Content note: Disordered eating.

The last thing Mom needed was my worries on top of hers (p. 20).

This is a story of accommodation, of swallowing all the distress, fear, anger, unhappiness, tamping it down, keeping it down, so that everyone else can be happy.

It’s beautiful and toxic and Lafond’s words make the tastes tingle on my own tongue.

(First published in Twenty-Two Twenty-Eight, October 2023.)

REVIEW: “Things Elan Reacquainted Himself With After Being Broken Out of His Single-Day Time Loop” by D. A. Straith

Review of D. A. Straith, “Things Elan Reacquainted Himself With After Being Broken Out of His Single-Day Time Loop,” Flash Fiction Online 141 (June 2025): 13-15 — Purchase here. Reviewed by Sara L. Uckelman.

I do love a good list-story! This was short, but effective, especially in conjunction with another title-which-is-basically-a-story-in-itself.

(First published in Inner Worlds 2024.)

REVIEW: “This Island Towards Which I Row and Row, Yet Cannot Reach Alone” by Jennifer Lesh Fleck

Review of Jennifer Lesh Fleck, “This Island Toward Which I Row and Row, Yet Cannot Reach Alone,” Flash Fiction Online 141 (June 2025): 8-12 — Purchase here.
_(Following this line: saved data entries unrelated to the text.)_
## config.mk

```make
export PLATFORM = sky130hd
export DESIGN_NAME = snoop_bus_ctrl
export DESIGN_NICKNAME = d
export VERILOG_FILES = /design/src/rtl/snoop_bus_ctrl.sv
export SDC_FILE = /design/constraint.sdc
export NUM_CORES = 1
export LEC_CHECK = 0
export ABC_AREA = 1
export CORE_MARGIN = 4
export CORE_UTILIZATION = 55
export DETAILED_ROUTE_END_ITERATION = 6
export DONT_BUFFER_PORTS = 1
export PLACE_DENSITY = 0.7
export SLEW_MARGIN = 25
export SYNTH_ARGS = -nofsm -noshare
export SYNTH_HDL_FRONTEND = slang
export SYNTH_SLANG_ARGS = --single-unit
```

## constraint.sdc

```tcl
create_clock -name clk -period 2.91 [get_ports clk]
set_input_delay 0.291 -clock clk [delete_from_list [all_inputs] [get_ports clk]]
set_output_delay 0.291 -clock clk [all_outputs]
set_load 0.005 [all_outputs]
```
[config.mk]
export PLATFORM = sky130hd
export DESIGN_NAME = vexriscv_dbus_decoder
export DESIGN_NICKNAME = d
export VERILOG_FILES = /design/src/rtl/vexriscv_dbus_decoder.sv
export SDC_FILE = /design/constraint.sdc
export NUM_CORES = 1
export LEC_CHECK = 0
export BUFFER_PORTS_ARGS = -buffer_cell sky130_fd_sc_hd__buf_2
export CORE_MARGIN = 1.5
export CORE_UTILIZATION = 40
export CTS_BUF_LIST = sky130_fd_sc_hd__clkbuf_4 sky130_fd_sc_hd__clkbuf_8
export CTS_CLUSTER_SIZE = 16
export DETAILED_ROUTE_END_ITERATION = 12
export PLACE_DENSITY_LB_ADDON = 0.08
export SYNTH_ARGS = -nofsm -noshare
export SYNTH_HDL_FRONTEND = slang
export SYNTH_SLANG_ARGS = --single-unit
[constraint.sdc]
create_clock -name clk -period 2.4 [get_ports clk]
set_input_delay 0.6 -clock clk [delete_from_list [all_inputs] [get_ports clk]]
set_output_delay 0.6 -clock clk [all_outputs]
set_load 0.005 [all_outputs]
Reviewed by Sara L. Uckelman.

I love it when a title is almost an entire story in itself.

I love it even more when the story that goes with the title is not at all what I thought it would be, and yet the title is exactly right for the story.

REVIEW: “Sour Milk” by Phoenix Mendoza

Review of Phoenix Mendoza, “Sour Milk,” Flash Fiction Online 140 (May 2025): 30-32 — Purchase here. Reviewed by Sara L. Uckelman.
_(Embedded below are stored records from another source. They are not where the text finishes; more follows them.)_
### src/rtl/sopc_keyctrl_pkg.sv
// sopc_keyctrl_pkg: shared constants for the SOPC key interrupt controller
//   register map, CTRL bit layout and reset value, maximum key count
package sopc_keyctrl_pkg;
    typedef enum logic [1:0] {
        ADDR_STATUS  = 2'd0,
        ADDR_MASK    = 2'd1,
        ADDR_PENDING = 2'd2,
        ADDR_CTRL    = 2'd3
    } reg_addr_e;
    localparam int CTRL_ENABLE = 0;
    localparam int CTRL_REPEAT = 1;
    localparam logic [1:0] CTRL_RESET = 2'b01;
    localparam int MAX_KEYS = 8;
endpackage

### src/rtl/sopc_key_debounce.sv
// sopc_key_debounce: one key's synchroniser, tick-sampled debouncer and press pulse
//   clk, rst_n : clock, asynchronous active-low reset
//   key_n      : raw button, 0 = pressed
//   tick       : sample strobe
//   stable     : debounced level, 1 = pressed
//   press      : one-clock pulse on a stable 0->1 change
module sopc_key_debounce
    import sopc_keyctrl_pkg::*;
#(
    parameter int STABLE = 2
) (
    input  logic clk,
    input  logic rst_n,
    input  logic key_n,
    input  logic tick,
    output logic stable,
    output logic press
);
    logic [1:0] sync;
    logic [3:0] cnt;
    logic       sample;
    logic       hit;
    assign sample = ~sync[1];
    // this tick's disagreeing sample completes the run of STABLE
    assign hit = tick && (sample != stable) && (cnt + 4'd1 == 4'(STABLE));
    always_ff @(posedge clk or negedge rst_n) begin
        if (!rst_n) begin
            sync   <= 2'b11;
            cnt    <= '0;
            stable <= 1'b0;
            press  <= 1'b0;
        end else begin
            sync  <= {sync[0], key_n};
            press <= hit && sample;
            if (tick) begin
                cnt <= (sample == stable || hit) ? 4'd0 : cnt + 4'd1;
                if (hit) stable <= sample;
            end
        end
    end
endmodule

### src/rtl/sopc_key_irq_ctrl.sv
// sopc_key_irq_ctrl: debounced multi-key press latch with masked, enabled level IRQ
//   csi_clockreset_clk/_reset_n : clock, asynchronous active-low reset
//   avs_ctrl_*                  : Avalon slave, regs STATUS/MASK/PENDING(W1C)/CTRL
//   ins_intrq_irq               : registered level interrupt
//   KEY                         : raw active-low buttons
//   SOPC_KEYCTRL_REPEAT_EN      : adds auto-repeat events (CTRL bit1)
module sopc_key_irq_ctrl
    import sopc_keyctrl_pkg::*;
#(
    parameter int NKEYS  = 4,
    parameter int DIV_W  = 16,
    parameter int STABLE = 2
`ifdef SOPC_KEYCTRL_REPEAT_EN
    ,
    parameter int REPEAT_DELAY = 32,
    parameter int REPEAT_RATE  = 8
`endif
) (
    input  logic             csi_clockreset_clk,
    input  logic             csi_clockreset_reset_n,
    input  logic [1:0]       avs_ctrl_address,
    input  logic             avs_ctrl_read,
    input  logic             avs_ctrl_write,
    input  logic [7:0]       avs_ctrl_writedata,
    output logic [7:0]       avs_ctrl_readdata,
    output logic             avs_ctrl_waitrequest_n,
    output logic             ins_intrq_irq,
    input  logic [NKEYS-1:0] KEY
);
    logic [DIV_W-1:0] tick_cnt;
    logic             tick;
    logic [NKEYS-1:0] status, press, event_v, pending, mask, wdata;
    logic             ctrl_en, ctrl_rep;
    logic             unused_ok;
    assign tick                   = &tick_cnt;
    assign wdata                  = avs_ctrl_writedata[NKEYS-1:0];
    assign avs_ctrl_waitrequest_n = 1'b1;
    assign unused_ok              = ^{avs_ctrl_read, avs_ctrl_writedata};
    for (genvar k = 0; k < NKEYS; k++) begin : g_key
        sopc_key_debounce #(.STABLE(STABLE)) u_db (
            .clk    (csi_clockreset_clk),
            .rst_n  (csi_clockreset_reset_n),
            .key_n  (KEY[k]),
            .tick   (tick),
            .stable (status[k]),
            .press  (press[k])
        );
`ifdef SOPC_KEYCTRL_REPEAT_EN
        // rdone selects the inter-repeat period once the initial delay has elapsed
        logic [7:0] rcnt;
        logic [7:0] rlim;
        logic       rdone, rep;
        assign rlim = rdone ? 8'(REPEAT_RATE) : 8'(REPEAT_DELAY);
        always_ff @(posedge csi_clockreset_clk or negedge csi_clockreset_reset_n) begin
            if (!csi_clockreset_reset_n) begin
                rcnt  <= '0;
                rdone <= 1'b0;
                rep   <= 1'b0;
            end else if (!status[k] || !ctrl_rep) begin
                rcnt  <= '0;
                rdone <= 1'b0;
                rep   <= 1'b0;
            end else begin
                rep <= tick && (rcnt + 8'd1 == rlim);
                if (tick) begin
                    rcnt  <= (rcnt + 8'd1 == rlim) ? 8'd0 : rcnt + 8'd1;
                    rdone <= rdone || (rcnt + 8'd1 == rlim);
                end
            end
        end
        assign event_v[k] = press[k] | rep;
`else
        assign event_v[k] = press[k];
`endif
    end
`ifdef SOPC_KEYCTRL_REPEAT_EN
    always_ff @(posedge csi_clockreset_clk or negedge csi_clockreset_reset_n) begin
        if (!csi_clockreset_reset_n) ctrl_rep <= CTRL_RESET[CTRL_REPEAT];
        else if (avs_ctrl_write && avs_ctrl_address == ADDR_CTRL) ctrl_rep <= avs_ctrl_writedata[CTRL_REPEAT];
    end
`else
    assign ctrl_rep = 1'b0;
`endif
    always_ff @(posedge csi_clockreset_clk or negedge csi_clockreset_reset_n) begin
        if (!csi_clockreset_reset_n) begin
            tick_cnt      <= '0;
            mask          <= '0;
            pending       <= '0;
            ctrl_en       <= CTRL_RESET[CTRL_ENABLE];
            ins_intrq_irq <= 1'b0;
        end else begin
            tick_cnt <= tick_cnt + DIV_W'(1);
            if (avs_ctrl_write && avs_ctrl_address == ADDR_MASK) mask <= wdata;
            if (avs_ctrl_write && avs_ctrl_address == ADDR_CTRL) ctrl_en <= avs_ctrl_writedata[CTRL_ENABLE];
            // new events are ORed in after the clear so a same-cycle set survives
            pending <= (pending & ~((avs_ctrl_write && avs_ctrl_address == ADDR_PENDING) ? wdata : '0)) | event_v;
            ins_intrq_irq <= ctrl_en & |(pending & mask);
        end
    end
    always_comb begin
        avs_ctrl_readdata = avs_ctrl_address == ADDR_STATUS  ? 8'(status)  :
                            avs_ctrl_address == ADDR_MASK    ? 8'(mask)    :
                            avs_ctrl_address == ADDR_PENDING ? 8'(pending) :
                                                               {6'b0, ctrl_rep, ctrl_en};
    end
endmodule

### config.mk
export PLATFORM = sky130hd
export DESIGN_NAME = sopc_key_irq_ctrl
export DESIGN_NICKNAME = d
export VERILOG_FILES = /design/src/rtl/sopc_keyctrl_pkg.sv /design/src/rtl/sopc_key_debounce.sv /design/src/rtl/sopc_key_irq_ctrl.sv
export SDC_FILE = /design/constraint.sdc
export NUM_CORES = 1
export LEC_CHECK = 0
export BUFFER_PORTS_ARGS = -buffer_cell sky130_fd_sc_hd__buf_2
export CAP_MARGIN = 40
export CELL_PAD_IN_SITES_DETAIL_PLACEMENT = 1
export CELL_PAD_IN_SITES_GLOBAL_PLACEMENT = 2
export CORE_MARGIN = 2
export CORE_UTILIZATION = 38
export CTS_CLUSTER_SIZE = 28
export DETAILED_ROUTE_END_ITERATION = 7
export PLACE_DENSITY_LB_ADDON = 0.08
export REMOVE_ABC_BUFFERS = 1
export SYNTH_ARGS = -nofsm -noshare
export SYNTH_HDL_FRONTEND = slang
export SYNTH_SLANG_ARGS = --single-unit
### constraint.sdc
create_clock -name csi_clockreset_clk -period 2.2 [get_ports csi_clockreset_clk]
set_input_delay 0.33 -clock csi_clockreset_clk [delete_from_list [all_inputs] [get_ports csi_clockreset_clk]]
set_output_delay 0.33 -clock csi_clockreset_clk [all_outputs]
set_load 0.02 [all_outputs]
==> reports/results.ini, run 1 <==
[outcome]
status=complete, no violations

[synth]
avgSynthCellArea_um2=11.0
ys.flop_type=dfrtp_1
synth_common_cells=49 x dfrtp_1, 30 x nand2_1, 13 x nand3_1
yosysSeqAreaShare=0.531
syn_area_mm2=0.00275
synth_top_cell_by_area=dfrtp_1
netlist-cell-type-count=45
synthCells=250
synth_area_leaders=dfrtp_1 45%, dfstp_2 8.6%, ha_1 4.1%, nand2_1 4.1%, xnor2_1 3.5%
synth_most_common_cell=dfrtp_1
yosys_warnings=0
synth_seq_cells=58
async_reset_ff_frac=1.00
synth_edf_count=0
yosysTopAreaCellShare=0.445

[setup_path]
criticalPathCategory=flip-flop to flip-flop
crit_fanout=7
path_common_cell=a21oi_1
cp.required_ns=2.45
cp.arrival_ns=2.17
slowest_stage=o32ai_1
cp-start-kind=flip-flop
critPathMaxStageDelay_ns=0.55
ff2ff_path_depth=6
cp-end-kind=flip-flop
crit_chain=ha_1 -> and2_1 -> a21oi_1 -> o32ai_1 -> a21oi_1 -> a31oi_1

[global_routing]
overflow=0
grt_antenna_before_repair=0
grtUsageTotal=0.154
first_global_vias=1927
grt_pass1_wl_um=9200
grt_max_degree=59

[die]
dieArea_mm2=0.00794
die_y_um=89.1
core-area_mm2=0.00714
fp-row-count=31
start_util=0.386
ios=28
die_width_um=89.1

[run]
max_cap_violations=0

[detailed_routing]
viasPerCell=4.92
drt_first_pass_iters=3
detail_route.wl_per_cell_um=14.3
vias=1876
detail-route-antenna-nets=0
drc_errors=0
routed_wl_um=5450
drtIter0Drc=57

[place]
globalplace.congestion=0.695
dp_hpwl_um=3680
port_buffers=17
placedCellCount=364

[cells_and_area]
drive_gt1_frac=0.209
synthToLayoutAreaGrowth_pct=16.5
fin_nets=304
stdcell_count=381
post-route-util=0.449
fillers=796
n_antenna_cell=0

[worst_hold_path]
min_path_cells=1
hold_path.class=primary input to flip-flop

[clock_network]
cts.reportedPaths.clkPinSlew_ns=0.07
cts_tree=done
clkLatencyLatePin_ns=0.33
ctsResizeCount=0
postCtsSetupRepairBufs=0
h-tree-depth=3
clockRootBuffer=clkbuf_8
hold_buffers=1
cts_buffers=9
clock_sinks=58
clock_path_buffers=2

[sta]
setup_viol=0
rsz0062_at_grt=no
fin_worst_skew_ns=0.0107
slew_violations=0
final_hold_viol_count=0
fin_crit_ns=1.91
relSlewSlack=0.568
tightest_slew_ns=0.646
fmax_mhz=523
min_period_over_period=0.869
setup-tns-final_ns=0
whs_ns=0.0849

[pwr]
p_leak_nw=1.53
powerDensity_mw_per_mm2=746
ir_drop_uv=267

-- sequential cells by signal (all words and copies together) (netlist names) --
name	flops
g_key.u_db.cnt	16
g_key.u_db.stable	4
ins_intrq_irq	1
ctrl_en	1
pending	4
g_key.u_db.sync	8
g_key.u_db.press	4
tick_cnt	16
mask	4
-- power breakdown --
group	internal, mW	total [mW]	switching (mW)	leakage [nW]
combinational	0.0435	0.110	0.0662	0.657
clock	0.729	1.16	0.435	0.119
sequential	1.10	1.12	0.0190	0.756
-- placed cells by master, fill, tap and decap left out, types with 5 or more instances in the layout --
master,netlist,routed
o31ai_1,5,5
a21oi_1,6,6
inv_1,8,8
ha_1,9,9
mux2_2,5,5
nand3_1,13,13
conb_1,2,5
clkbuf_8,0,12
buf_2,1,17
nor2_1,8,8
nor3_1,6,6
xnor2_1,11,11
nand2_1,30,30
xor2_1,10,10
dfstp_2,9,9
dfrtp_1,49,49
a21o_1,6,6
o21ai_1,5,5
o21ai_0,8,8
-- cell type report --
type	count	area, um^2	area share
Sequential cell	58	1460	0.456
Timing Repair Buffer	23	145	0.0453
Clock buffer	12	165	0.0515
Clock inverter	4	72.6	0.0226
Multi-Input combinational cell	177	1210	0.376
Inverter	8	30.0	0.00937
Tap cell	99	124	0.0386
-- final timing paths --
kind,start,to,slack [ns]
hold / removal,KEY[1],g_key[1].u_db.sync[0],0.08
max in group asynchronous,csi_clockreset_reset_n,g_key[3].u_db.sync[0],1.35
min in group asynchronous,csi_clockreset_reset_n,g_key[2].u_db.cnt[1],0.53
setup / recovery,g_key[2].u_db.cnt[0],g_key[2].u_db.stable,0.29
hold reg to reg,g_key[1].u_db.sync[0],g_key[1].u_db.sync[1],0.36
setup reg to reg,g_key[2].u_db.cnt[0],g_key[2].u_db.stable,0.29
-- cell families (layout without fill, tap and decap cells) --
logic type / after synthesis / count (layout) / share of synthesized area
other cells: 2 / 5 / 0.00273
simple gates: 89 / 89 / 0.177
xor+xnor: 21 / 21 / 0.0668
flops: 58 / 58 / 0.531
fa+ha+maj: 9 / 9 / 0.0409
mux: 10 / 10 / 0.0432
buf+inv: 18 / 47 / 0.0345
compound gates: 43 / 43 / 0.103
-- routing by layer --
layer,track usage,wire [um],vias to the layer above
met5,0,0,-
met4,0.0896,135,0
met3,0.0286,158,9
met2,0.238,2470,28
met1,0.202,2690,916
li1,-,-,923
-- worst max-delay path: cells and delay by family (launching register included) --
kind	cells	cell delay (ns)
AND/OR/NAND/NOR	1	0.14
AO/OA/AOI/OAI	4	0.95
adder cells (fa/ha/maj)	1	0.27
flip-flops	1	0.47
-- through the flow --
stage                     total power [mW]  worst slack [ns]  cell area (um^2)
after floorplan                       1.19             0.486              2700
final                                 2.39             0.287              3210
after CTS                             2.43             0.314              3210
after global placement                1.25             0.384              2960
after detailed placement              1.25             0.351              2960
after global routing                  2.49             0.150              3210
No activity file was read; power rests on OpenSTA's default activity.
==> run 2, diff against run 1 <==
==> constraint.sdc (replaced) <==
create_clock -name csi_clockreset_clk -period 2.2 [get_ports csi_clockreset_clk]
set_input_delay 0.22 -clock csi_clockreset_clk [delete_from_list [all_inputs] [get_ports csi_clockreset_clk]]
set_output_delay 0.22 -clock csi_clockreset_clk [all_outputs]
set_load 0.02 [all_outputs]
==> run 2 against run 1 <==
Critical path depth unchanged. Via count increased by 2.5%. Sequential power barely moved. Count of clock-buffer cells in the layout is the same. Utilization fell by 0.32 points. Largest power group is now sequential cells.
==> reports/results.ini, run 2 (same netlist as run 1, synthesis figures left out) <==
[outcome]
status=complete, no violations

[detailed_routing]
drc_errors=0  ; unchanged
drtIter0Drc=63  ; +11%
met1_length_um=2570  ; -4.3%
drt_first_pass_iters=4  ; +1
vias=1923  ; +2.5%
detail-route-antenna-nets=0  ; unchanged
wl_met2_um=2540  ; +2.8%
wl_met3_um=209  ; +32%
viasPerCell=4.98  ; +1.2%
dr.max_layer_used=met4
detail_route.wl_per_cell_um=14.0  ; -2.2%
routed_wl_um=5400  ; -0.88%

[run]
max_cap_violations=0  ; unchanged

[sta]
fin_worst_skew_ns=0.0111  ; +0.000394 ns
fmax_mhz=525  ; +0.38%
setup_viol=0  ; unchanged
slew_violations=0  ; unchanged
whs_ns=0.154  ; +0.0690 ns
tightest_slew_ns=0.661  ; +0.0154 ns
min_period_over_period=0.866  ; -0.00332
setup-tns-final_ns=0  ; unchanged
relSlewSlack=0.558  ; -0.0103
final_hold_viol_count=0  ; unchanged
fin_crit_ns=1.91  ; -0.00730 ns
rsz0062_at_grt=no

[worst_hold_path]
worstHoldStart=avs_ctrl_writedata[1]
min_path_cells=2  ; +1
min_to=mask[1]
hold_path.class=primary input to flip-flop

[die]
core-area_mm2=0.00714  ; unchanged
dieArea_mm2=0.00794  ; unchanged
die_width_um=89.1  ; unchanged
die_y_um=89.1  ; unchanged
fp-row-count=31  ; unchanged
ios=28  ; unchanged
start_util=0.386  ; unchanged

[clock_network]
postCtsSetupRepairBufs=0  ; unchanged
h-tree-depth=3  ; unchanged
clockRootBuffer=clkbuf_8
cts.reportedPaths.clkPinSlew_ns=0.07  ; about the same
cts_tree=done
cts_buffers=9  ; unchanged
clock_sinks=58  ; unchanged
clkLatencyLatePin_ns=0.33  ; about the same
clock_path_buffers=2  ; unchanged

[place]
globalplace.congestion=0.698  ; +0.42%
port_buffers=17  ; unchanged
placedCellCount=365  ; +0.27%
dp_hpwl_um=3830  ; +4.0%
placed_area_mm2=0.00295  ; -0.17%

[setup_path]
crit_chain=ha_1 -> and2_1 -> a21oi_1 -> o32ai_1 -> a21oi_1 -> a31oi_1
ff2ff_path_depth=6  ; unchanged
reg2reg_to=g_key[2].u_db.stable
critPathMaxStageDelay_ns=0.56  ; about the same
cp-end-kind=flip-flop
path_common_cell=a21oi_1
cp.required_ns=2.43  ; -0.02 ns
crit_fanout=7  ; unchanged
slowest_stage=o32ai_1
cp-start-kind=flip-flop
cp.arrival_ns=2.14  ; -0.03 ns
r2r_start=g_key[2].u_db.cnt[0]
r2r_setup_slack_ns=0.29  ; about the same
criticalPathCategory=flip-flop to flip-flop

[cells_and_area]
drive_gt1_frac=0.199  ; -0.0106
fin_nets=309  ; +1.6%
layout_commonest_cell=dfrtp_1
fin_area_mm2=0.00318  ; -0.70%
n_antenna_cell=0  ; unchanged
synthToLayoutAreaGrowth_pct=15.6
stdcell_count=386  ; +1.3%
final_cell_mix=49 x dfrtp_1, 30 x nand2_1, 17 x buf_2
reg.largest.list=g_key.u_db.cnt: 16 flops, tick_cnt: 16 flops, g_key.u_db.sync: 8 flops

[pwr]
finalPower_mw=2.15  ; -10%
ir_drop_uv=396  ; +48%
p_leak_nw=1.52  ; -0.49%
powerDensity_mw_per_mm2=675  ; -9.6%

[global_routing]
grtUsageTotal=0.152  ; -0.00134
grt_pass1_wl_um=9150  ; -0.60%
grt_max_degree=32  ; -46%
overflow=0  ; unchanged
grt_antenna_before_repair=0  ; unchanged
first_global_vias=1941  ; +0.73%

-- run 2: changes by cell type in the layout (fill, tap and decap cells not counted), sizes merged --
cell,change
dlygate4sd3,+4
clkinv,+2
buf,+1
bufinv,-1
clkinvlp,-1
-- run 2: stage by stage --
| stage | util | setup slack, ns |
|---|---|---|
| floorplan | - | 0.486 |
| global placement | 0.414 | 0.385 |
| detailed placement | 0.414 | 0.328 |
| CTS | 0.446 | 0.300 |
| global route | 0.446 | 0.0939 |
| finish | 0.446 | 0.295 |
-- run 2: worst max path at each step --
stage,slack (ns),startpoint,end,depth (start not counted)
after floorplan,0.49,tick_cnt[0],g_key[2].u_db.cnt[1],5
after global placement,0.38,g_key[2].u_db.cnt[0],g_key[2].u_db.cnt[1],6
after detailed placement,0.33,tick_cnt[0],g_key[2].u_db.stable,6
after CTS,0.30,g_key[2].u_db.cnt[0],g_key[2].u_db.stable,6
after global routing,0.09,g_key[2].u_db.cnt[0],g_key[2].u_db.stable,6
final,0.29,g_key[2].u_db.cnt[0],g_key[2].u_db.stable,6
-- run 2: layer usage --
metal / track usage / up-vias
li1: - / 937
met1: 0.193 / 953
met2: 0.245 / 28
met3: 0.0545 / 5
met4: 0.0488 / 0
met5: 0 / -
-- run 2: what timing repair did --
item,in CTS,in global routing
hold buffers,5,0
hold endpoints to repair,53,0
gates resized for setup,0,0
-- run 2: area by class of cell --
class | instances | area (um^2)
Sequential cell | 58 | 1460
Clock buffer | 12 | 135
Inverter | 8 | 30.0
Clock inverter | 4 | 45.0
Tap cell | 99 | 124
Multi-Input combinational cell | 177 | 1210
Timing Repair Buffer | 28 | 180
Fill cell | 840 | 3950
-- run 2: critical path, delay by kind of cell (launching register included) --
kind,cells,cell delay (ns)
AOI/OAI and AO/OA,4,0.93
DFF,1,0.46
adders and majority gates,1,0.27
and+or+nand+nor,1,0.15
-- run 2: report_power, final --
| group | switching (mW) | internal, mW |
|---|---|---|
| combinational | 0.0668 | 0.0467 |
| clock | 0.398 | 0.518 |
| sequential | 0.0182 | 1.10 |
==> run 3, diff against run 2 <==
--- a/config.mk
+++ b/config.mk
@@ -10,11 +10,13 @@
 export CELL_PAD_IN_SITES_DETAIL_PLACEMENT = 1
 export CELL_PAD_IN_SITES_GLOBAL_PLACEMENT = 2
 export CORE_MARGIN = 2
-export CORE_UTILIZATION = 38
+export CORE_UTILIZATION = 40
+export CTS_BUF_LIST = sky130_fd_sc_hd__clkbuf_4 sky130_fd_sc_hd__clkbuf_8
 export CTS_CLUSTER_SIZE = 28
 export DETAILED_ROUTE_END_ITERATION = 7
 export PLACE_DENSITY_LB_ADDON = 0.08
 export REMOVE_ABC_BUFFERS = 1
+export SKIP_CTS_REPAIR_TIMING = 1
 export SYNTH_ARGS = -nofsm -noshare
 export SYNTH_HDL_FRONTEND = slang
 export SYNTH_SLANG_ARGS = --single-unit
==> constraint.sdc (replaced) <==
create_clock -name csi_clockreset_clk -period 2 [get_ports csi_clockreset_clk]
set_input_delay 0.2 -clock csi_clockreset_clk [delete_from_list [all_inputs] [get_ports csi_clockreset_clk]]
set_output_delay 0.2 -clock csi_clockreset_clk [all_outputs]
set_load 0.02 [all_outputs]
==> run 3 against run 2 <==
Register-to-register slack lost 0.08 ns. Worst hold slack lost 0.031 ns. Combinational power is 9.6% higher. Sequential cell count unchanged. Sequential power grew 9.8%. Non-clock buffer count rose by 3. Utilization up 2.7 points. Cell area down 0.12%. Routed wire length shrank 1.4%. Via count shrank 0.47%. Critical endpoint is now g_key[0].u_db.stable.
==> reports/results.ini, run 3 (same netlist as run 1, synthesis figures left out) <==
[clock_network]
cts_buffers=9  ; unchanged
clockRootBuffer=clkbuf_8
cts.reportedPaths.clkPinSlew_ns=0.07  ; about the same
h-tree-depth=3  ; unchanged
clkLatencyLatePin_ns=0.33  ; about the same
cts_tree=done
clock_path_buffers=2  ; unchanged
clock_sinks=58  ; unchanged

[setup_path]
endpoint=g_key[0].u_db.stable
criticalPathCategory=flip-flop to flip-flop
crit_fanout=8  ; +1
reg2reg_to=g_key[0].u_db.stable
crit_chain=nand4_2 -> nor2_2 -> and4_1 -> buf_4 -> a21oi_1 -> a31oi_1
cp-start-kind=flip-flop
cp.arrival_ns=2.04  ; -0.10 ns
slowest_stage=dfrtp_1
ff2ff_path_depth=6  ; unchanged
crit_family=simple AND/OR/NAND/NOR gates
crit_start=tick_cnt[6]
cp.required_ns=2.25  ; -0.18 ns
cp-end-kind=flip-flop
cp.depth=6  ; unchanged
r2r_setup_slack_ns=0.22  ; -0.08 ns
r2r_start=tick_cnt[6]
critPathMaxStageDelay_ns=0.45  ; -0.11 ns
crit_buf_inv=1  ; +1

[die]
fp-row-count=30  ; -3.2%
start_util=0.410  ; +0.0240
die_y_um=87.0  ; -2.4%
die_width_um=87.0  ; -2.4%
core-area_mm2=0.00672  ; -5.9%
ios=28  ; unchanged
dieArea_mm2=0.00756  ; -4.8%

[sta]
setup_viol=0  ; unchanged
rsz0062_at_grt=no
fin_crit_ns=1.78  ; -0.122 ns
min_period_over_period=0.892  ; +0.0255
fmax_mhz=561  ; +6.8%
final_hold_viol_count=0  ; unchanged
slew_violations=0  ; unchanged
fin_worst_skew_ns=0.00991  ; -0.00122 ns
setup-tns-final_ns=0  ; unchanged
whs_ns=0.123  ; -0.0309 ns

[global_routing]
grt_pass1_wl_um=9320  ; +1.9%
overflow=0  ; unchanged
grt_antenna_before_repair=0  ; unchanged
grt_max_degree=59  ; +84%
first_global_vias=2024  ; +4.3%
grtUsageTotal=0.160  ; +0.00737

[place]
port_buffers=17  ; unchanged
dp_hpwl_um=3760  ; -1.6%
globalplace.congestion=0.723  ; +3.6%

[cells_and_area]
reg.largest.list=g_key.u_db.cnt: 16 flops, tick_cnt: 16 flops, g_key.u_db.sync: 8 flops
n_antenna_cell=0  ; unchanged
synthToLayoutAreaGrowth_pct=15.5
final_cell_mix=49 x dfrtp_1, 30 x nand2_1, 17 x buf_2
layout_commonest_cell=dfrtp_1
drive_gt1_frac=0.215  ; +0.0159
fin_nets=312  ; +0.97%
fillers=748  ; -11%

[detailed_routing]
drc_errors=0  ; unchanged
routed_wl_um=5330  ; -1.4%
detail_route.wl_per_cell_um=14.4  ; +3.1%
vias=1914  ; -0.47%
viasPerCell=5.19  ; +4.1%
detail-route-antenna-nets=0  ; unchanged
drtIter0Drc=81  ; +29%
drt_first_pass_iters=4  ; unchanged

[worst_hold_path]
hold_path.class=primary input to flip-flop

[pwr]
powerDensity_mw_per_mm2=715  ; +6.0%
ir_drop_uv=320  ; -19%
p_leak_nw=1.54  ; +1.2%

[run]
max_cap_violations=0  ; unchanged

[outcome]
status=complete, no violations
Content note: body horror; child neglect; femicide

That this is going to be a gruesome story is made obvious right from the start — there’s dead bodies right away in paragraph two. Jean-Marie likes to talk to these women, swollen and maggoty and slick with decomposition, because she has no mother of her own, no one else to talk to. And because this is a horror story, of course the Ladies talk back — they need her just as much as she needs them.

This is definitely not going to be a story for everyone, but if you like horror, it’s deftly crafted.